In this new life, masculinity manifests differently. It is in refusing to surrender to self-pity. It is in advocating for myself and my family, even when I can barely speak. It is in finding ways to lead, even from a wheelchair. It is in protecting my wife’s well-being by ensuring she has time for herself. And it is in showing my children—by example—that adversity is not the end of the story. That strength can coexist with vulnerability. That being a man is not about the absence of pain, but the presence of purpose.
All of this—my ability to keep going, my determination to keep fighting—would be impossible without my wife. She is my wife, my best friend, the mother of our children, my carer, my advocate, my anchor. Her love is not passive; it is active, determined, and fiercely protective.
She does not merely ‘help’ me. She stands with me. She absorbs the shocks life throws our way. She manages the chaos of daily life, the children, the appointments, the unpredictable demands of my condition—and still finds joy. Still finds time to laugh.

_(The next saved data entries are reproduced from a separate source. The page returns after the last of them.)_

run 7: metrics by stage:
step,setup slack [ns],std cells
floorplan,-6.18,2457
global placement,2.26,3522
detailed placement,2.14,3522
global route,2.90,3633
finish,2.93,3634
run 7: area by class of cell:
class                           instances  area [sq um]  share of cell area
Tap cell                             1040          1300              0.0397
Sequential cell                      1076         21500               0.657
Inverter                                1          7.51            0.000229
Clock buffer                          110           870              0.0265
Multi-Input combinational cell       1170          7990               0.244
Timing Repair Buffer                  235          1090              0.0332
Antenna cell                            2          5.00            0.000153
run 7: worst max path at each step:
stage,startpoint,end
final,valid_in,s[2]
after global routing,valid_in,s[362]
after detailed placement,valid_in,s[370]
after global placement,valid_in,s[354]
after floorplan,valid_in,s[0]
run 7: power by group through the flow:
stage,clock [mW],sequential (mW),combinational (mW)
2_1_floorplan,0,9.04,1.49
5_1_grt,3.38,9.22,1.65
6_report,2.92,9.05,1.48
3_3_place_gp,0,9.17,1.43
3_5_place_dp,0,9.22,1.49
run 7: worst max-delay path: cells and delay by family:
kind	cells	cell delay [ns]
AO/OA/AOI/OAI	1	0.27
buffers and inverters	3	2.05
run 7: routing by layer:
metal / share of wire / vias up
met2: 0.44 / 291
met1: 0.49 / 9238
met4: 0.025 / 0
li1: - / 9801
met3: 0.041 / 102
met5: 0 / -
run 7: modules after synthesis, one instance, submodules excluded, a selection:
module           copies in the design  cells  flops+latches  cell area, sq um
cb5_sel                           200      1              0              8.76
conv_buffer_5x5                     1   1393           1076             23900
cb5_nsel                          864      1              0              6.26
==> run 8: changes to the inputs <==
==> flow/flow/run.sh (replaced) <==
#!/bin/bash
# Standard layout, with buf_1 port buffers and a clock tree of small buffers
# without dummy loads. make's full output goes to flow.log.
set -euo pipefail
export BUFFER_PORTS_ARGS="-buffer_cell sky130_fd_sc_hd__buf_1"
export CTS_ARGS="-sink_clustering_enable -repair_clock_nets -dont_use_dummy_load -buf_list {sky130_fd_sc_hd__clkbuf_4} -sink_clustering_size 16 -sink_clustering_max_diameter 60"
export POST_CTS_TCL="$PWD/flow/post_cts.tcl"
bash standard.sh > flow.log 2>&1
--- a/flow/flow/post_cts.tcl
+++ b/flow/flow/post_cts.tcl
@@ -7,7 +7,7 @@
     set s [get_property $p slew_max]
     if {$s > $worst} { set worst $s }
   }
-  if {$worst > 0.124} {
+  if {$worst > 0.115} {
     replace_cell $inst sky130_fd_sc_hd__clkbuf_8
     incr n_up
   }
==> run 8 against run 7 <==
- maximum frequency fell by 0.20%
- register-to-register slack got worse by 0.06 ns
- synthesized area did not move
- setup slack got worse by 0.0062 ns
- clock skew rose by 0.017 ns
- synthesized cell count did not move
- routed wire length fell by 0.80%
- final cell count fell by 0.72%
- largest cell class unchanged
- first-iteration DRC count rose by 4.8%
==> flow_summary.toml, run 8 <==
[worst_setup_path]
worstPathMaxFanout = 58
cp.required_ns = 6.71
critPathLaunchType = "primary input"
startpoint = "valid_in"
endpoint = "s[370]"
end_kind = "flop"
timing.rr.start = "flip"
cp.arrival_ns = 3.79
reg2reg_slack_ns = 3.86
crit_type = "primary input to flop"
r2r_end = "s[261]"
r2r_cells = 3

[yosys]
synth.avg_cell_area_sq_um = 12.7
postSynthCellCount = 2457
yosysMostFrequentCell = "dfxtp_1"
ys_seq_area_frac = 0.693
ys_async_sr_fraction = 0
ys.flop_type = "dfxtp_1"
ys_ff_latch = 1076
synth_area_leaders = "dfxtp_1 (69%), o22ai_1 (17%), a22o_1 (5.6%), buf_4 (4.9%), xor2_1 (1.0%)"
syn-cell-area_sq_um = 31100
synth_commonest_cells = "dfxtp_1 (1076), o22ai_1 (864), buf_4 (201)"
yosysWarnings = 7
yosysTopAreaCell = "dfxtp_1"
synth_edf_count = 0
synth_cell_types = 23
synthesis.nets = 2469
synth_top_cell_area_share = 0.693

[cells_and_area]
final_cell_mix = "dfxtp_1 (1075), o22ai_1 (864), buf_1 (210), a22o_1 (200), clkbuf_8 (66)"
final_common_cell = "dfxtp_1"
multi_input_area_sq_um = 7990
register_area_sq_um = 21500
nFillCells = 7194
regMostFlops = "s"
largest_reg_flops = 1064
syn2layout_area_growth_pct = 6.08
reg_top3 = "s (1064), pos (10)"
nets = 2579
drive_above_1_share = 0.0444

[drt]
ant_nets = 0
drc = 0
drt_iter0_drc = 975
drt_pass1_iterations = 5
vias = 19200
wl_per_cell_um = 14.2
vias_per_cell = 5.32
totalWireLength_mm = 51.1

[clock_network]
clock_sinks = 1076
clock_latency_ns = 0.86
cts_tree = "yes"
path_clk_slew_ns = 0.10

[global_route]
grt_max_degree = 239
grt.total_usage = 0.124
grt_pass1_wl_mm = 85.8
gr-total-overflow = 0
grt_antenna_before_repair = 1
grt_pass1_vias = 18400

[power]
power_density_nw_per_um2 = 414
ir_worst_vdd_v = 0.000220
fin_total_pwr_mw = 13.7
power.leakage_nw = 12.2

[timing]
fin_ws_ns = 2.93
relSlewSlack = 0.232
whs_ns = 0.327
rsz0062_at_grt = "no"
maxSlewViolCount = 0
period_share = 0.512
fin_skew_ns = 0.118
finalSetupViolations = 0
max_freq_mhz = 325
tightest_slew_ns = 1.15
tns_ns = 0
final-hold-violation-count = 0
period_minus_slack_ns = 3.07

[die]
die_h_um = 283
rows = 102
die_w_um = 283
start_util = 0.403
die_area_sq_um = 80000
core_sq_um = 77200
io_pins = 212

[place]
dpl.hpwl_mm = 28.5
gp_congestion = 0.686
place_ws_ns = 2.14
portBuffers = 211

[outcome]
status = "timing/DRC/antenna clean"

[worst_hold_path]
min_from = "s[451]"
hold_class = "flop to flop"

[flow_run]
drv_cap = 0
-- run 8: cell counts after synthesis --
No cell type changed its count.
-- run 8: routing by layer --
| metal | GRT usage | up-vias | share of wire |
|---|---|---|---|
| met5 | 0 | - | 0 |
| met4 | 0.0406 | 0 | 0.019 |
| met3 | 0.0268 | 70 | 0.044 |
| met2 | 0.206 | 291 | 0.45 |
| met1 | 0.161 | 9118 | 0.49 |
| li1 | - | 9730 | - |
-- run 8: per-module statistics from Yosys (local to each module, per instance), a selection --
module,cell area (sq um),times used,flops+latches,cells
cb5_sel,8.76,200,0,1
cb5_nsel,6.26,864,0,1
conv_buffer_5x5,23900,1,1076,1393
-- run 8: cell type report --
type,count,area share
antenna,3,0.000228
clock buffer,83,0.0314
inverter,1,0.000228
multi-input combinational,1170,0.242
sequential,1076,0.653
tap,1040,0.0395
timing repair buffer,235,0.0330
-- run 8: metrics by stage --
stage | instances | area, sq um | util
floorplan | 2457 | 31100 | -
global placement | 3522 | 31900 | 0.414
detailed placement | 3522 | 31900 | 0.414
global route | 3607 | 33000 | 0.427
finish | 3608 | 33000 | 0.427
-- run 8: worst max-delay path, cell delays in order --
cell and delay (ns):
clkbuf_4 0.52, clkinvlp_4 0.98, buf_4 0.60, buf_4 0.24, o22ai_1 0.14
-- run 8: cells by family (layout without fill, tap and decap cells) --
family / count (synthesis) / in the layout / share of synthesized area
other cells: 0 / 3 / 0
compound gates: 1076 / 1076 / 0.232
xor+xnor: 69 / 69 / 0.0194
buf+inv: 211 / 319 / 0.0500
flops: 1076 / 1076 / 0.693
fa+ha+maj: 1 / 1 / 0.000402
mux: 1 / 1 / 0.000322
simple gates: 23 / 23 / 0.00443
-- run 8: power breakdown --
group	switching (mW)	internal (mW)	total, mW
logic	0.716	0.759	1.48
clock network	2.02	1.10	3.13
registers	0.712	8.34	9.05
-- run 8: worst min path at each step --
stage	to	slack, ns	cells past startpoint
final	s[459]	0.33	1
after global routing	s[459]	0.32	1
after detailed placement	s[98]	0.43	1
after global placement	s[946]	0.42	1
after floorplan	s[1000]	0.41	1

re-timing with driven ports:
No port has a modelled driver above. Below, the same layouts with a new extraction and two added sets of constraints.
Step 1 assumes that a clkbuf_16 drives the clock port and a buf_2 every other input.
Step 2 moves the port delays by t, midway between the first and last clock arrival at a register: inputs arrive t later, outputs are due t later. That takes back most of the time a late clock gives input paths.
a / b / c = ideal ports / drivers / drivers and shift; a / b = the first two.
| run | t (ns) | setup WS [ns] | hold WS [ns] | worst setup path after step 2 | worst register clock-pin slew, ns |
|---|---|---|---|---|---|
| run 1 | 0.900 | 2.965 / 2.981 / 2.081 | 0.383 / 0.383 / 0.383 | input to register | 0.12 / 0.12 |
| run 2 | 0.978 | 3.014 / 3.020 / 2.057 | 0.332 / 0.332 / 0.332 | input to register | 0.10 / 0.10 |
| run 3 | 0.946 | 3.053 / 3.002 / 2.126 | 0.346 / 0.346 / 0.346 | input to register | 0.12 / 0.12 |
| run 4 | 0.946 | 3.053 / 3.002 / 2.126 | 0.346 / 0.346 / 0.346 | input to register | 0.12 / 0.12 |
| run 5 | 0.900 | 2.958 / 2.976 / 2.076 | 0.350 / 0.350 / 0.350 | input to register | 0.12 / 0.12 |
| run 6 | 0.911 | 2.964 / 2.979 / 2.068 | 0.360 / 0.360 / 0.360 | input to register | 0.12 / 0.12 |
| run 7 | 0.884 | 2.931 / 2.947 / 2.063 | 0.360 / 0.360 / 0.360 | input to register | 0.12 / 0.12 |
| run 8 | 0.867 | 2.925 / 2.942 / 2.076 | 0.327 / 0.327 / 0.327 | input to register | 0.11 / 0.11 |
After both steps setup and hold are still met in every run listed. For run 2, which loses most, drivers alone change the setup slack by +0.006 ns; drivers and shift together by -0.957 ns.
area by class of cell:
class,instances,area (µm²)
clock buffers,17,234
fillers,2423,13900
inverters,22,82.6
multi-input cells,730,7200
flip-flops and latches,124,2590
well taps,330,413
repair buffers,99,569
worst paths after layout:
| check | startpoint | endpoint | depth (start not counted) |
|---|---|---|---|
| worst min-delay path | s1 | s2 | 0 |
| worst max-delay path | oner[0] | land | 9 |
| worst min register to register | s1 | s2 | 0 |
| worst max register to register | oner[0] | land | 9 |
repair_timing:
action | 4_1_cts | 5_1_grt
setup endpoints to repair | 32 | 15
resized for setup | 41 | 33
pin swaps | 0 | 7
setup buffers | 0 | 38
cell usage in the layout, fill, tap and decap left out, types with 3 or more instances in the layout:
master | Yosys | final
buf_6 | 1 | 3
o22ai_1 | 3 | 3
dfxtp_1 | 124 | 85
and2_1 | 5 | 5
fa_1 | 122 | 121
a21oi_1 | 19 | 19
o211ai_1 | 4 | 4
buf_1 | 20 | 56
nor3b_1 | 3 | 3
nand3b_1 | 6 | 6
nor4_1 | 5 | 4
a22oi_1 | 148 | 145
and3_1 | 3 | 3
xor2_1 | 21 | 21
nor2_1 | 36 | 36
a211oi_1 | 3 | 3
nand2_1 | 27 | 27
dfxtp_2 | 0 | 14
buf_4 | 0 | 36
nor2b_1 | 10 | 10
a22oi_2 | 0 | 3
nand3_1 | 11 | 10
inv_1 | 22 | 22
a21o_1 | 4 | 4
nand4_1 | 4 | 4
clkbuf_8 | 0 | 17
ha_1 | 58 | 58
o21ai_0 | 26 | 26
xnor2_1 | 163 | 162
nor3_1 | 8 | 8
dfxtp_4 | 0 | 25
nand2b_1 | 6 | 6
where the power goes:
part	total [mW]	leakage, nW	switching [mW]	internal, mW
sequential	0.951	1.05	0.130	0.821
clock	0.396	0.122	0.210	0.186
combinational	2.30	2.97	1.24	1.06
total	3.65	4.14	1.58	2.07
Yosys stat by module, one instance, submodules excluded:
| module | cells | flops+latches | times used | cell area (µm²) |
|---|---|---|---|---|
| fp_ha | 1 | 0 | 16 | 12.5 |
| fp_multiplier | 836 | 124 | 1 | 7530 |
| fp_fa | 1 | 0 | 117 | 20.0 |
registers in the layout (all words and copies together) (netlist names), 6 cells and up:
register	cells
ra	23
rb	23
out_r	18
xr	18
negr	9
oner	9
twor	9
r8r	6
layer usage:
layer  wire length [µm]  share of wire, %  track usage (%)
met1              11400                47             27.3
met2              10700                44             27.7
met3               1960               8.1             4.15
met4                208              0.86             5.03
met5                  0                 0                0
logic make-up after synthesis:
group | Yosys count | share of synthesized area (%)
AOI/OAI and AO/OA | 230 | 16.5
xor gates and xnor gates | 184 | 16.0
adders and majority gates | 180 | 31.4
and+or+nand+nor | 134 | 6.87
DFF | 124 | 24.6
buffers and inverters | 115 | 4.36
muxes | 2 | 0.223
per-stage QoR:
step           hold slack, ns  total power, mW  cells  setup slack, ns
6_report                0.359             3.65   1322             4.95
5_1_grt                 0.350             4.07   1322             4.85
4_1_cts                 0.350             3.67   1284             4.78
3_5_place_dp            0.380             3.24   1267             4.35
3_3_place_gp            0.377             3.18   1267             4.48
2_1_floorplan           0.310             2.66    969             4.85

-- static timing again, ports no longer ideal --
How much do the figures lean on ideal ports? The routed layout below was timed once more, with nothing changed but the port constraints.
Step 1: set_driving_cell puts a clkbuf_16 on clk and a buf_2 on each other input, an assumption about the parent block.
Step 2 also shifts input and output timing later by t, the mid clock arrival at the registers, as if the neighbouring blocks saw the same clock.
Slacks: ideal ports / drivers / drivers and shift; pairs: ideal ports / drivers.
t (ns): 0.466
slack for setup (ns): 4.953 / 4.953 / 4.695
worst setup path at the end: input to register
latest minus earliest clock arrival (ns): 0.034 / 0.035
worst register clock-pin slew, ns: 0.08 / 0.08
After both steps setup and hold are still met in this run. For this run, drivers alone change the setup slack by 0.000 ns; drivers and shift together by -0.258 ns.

Her role is complex: carer and partner, mother and friend, protector and comforter. I work hard to shield her from as much of the weight as I can, but she carries it regardless. Not because she has to—but because she chooses to.
I hope my children will learn resilience from watching me navigate life with FND and my other conditions. If my suffering equips them with the mindset to face life’s challenges head-on, to embrace rather than fear adversity, then there is meaning in the pain.
In the end, I do not know what tomorrow will bring. My symptoms may worsen; they may improve. But I know this—I will meet whatever comes with as much strength, discipline, and love as I can muster. And I will not face it alone.
The world tells us that strength is about appearing unbreakable. My life tells a different story.
What does true strength mean to you?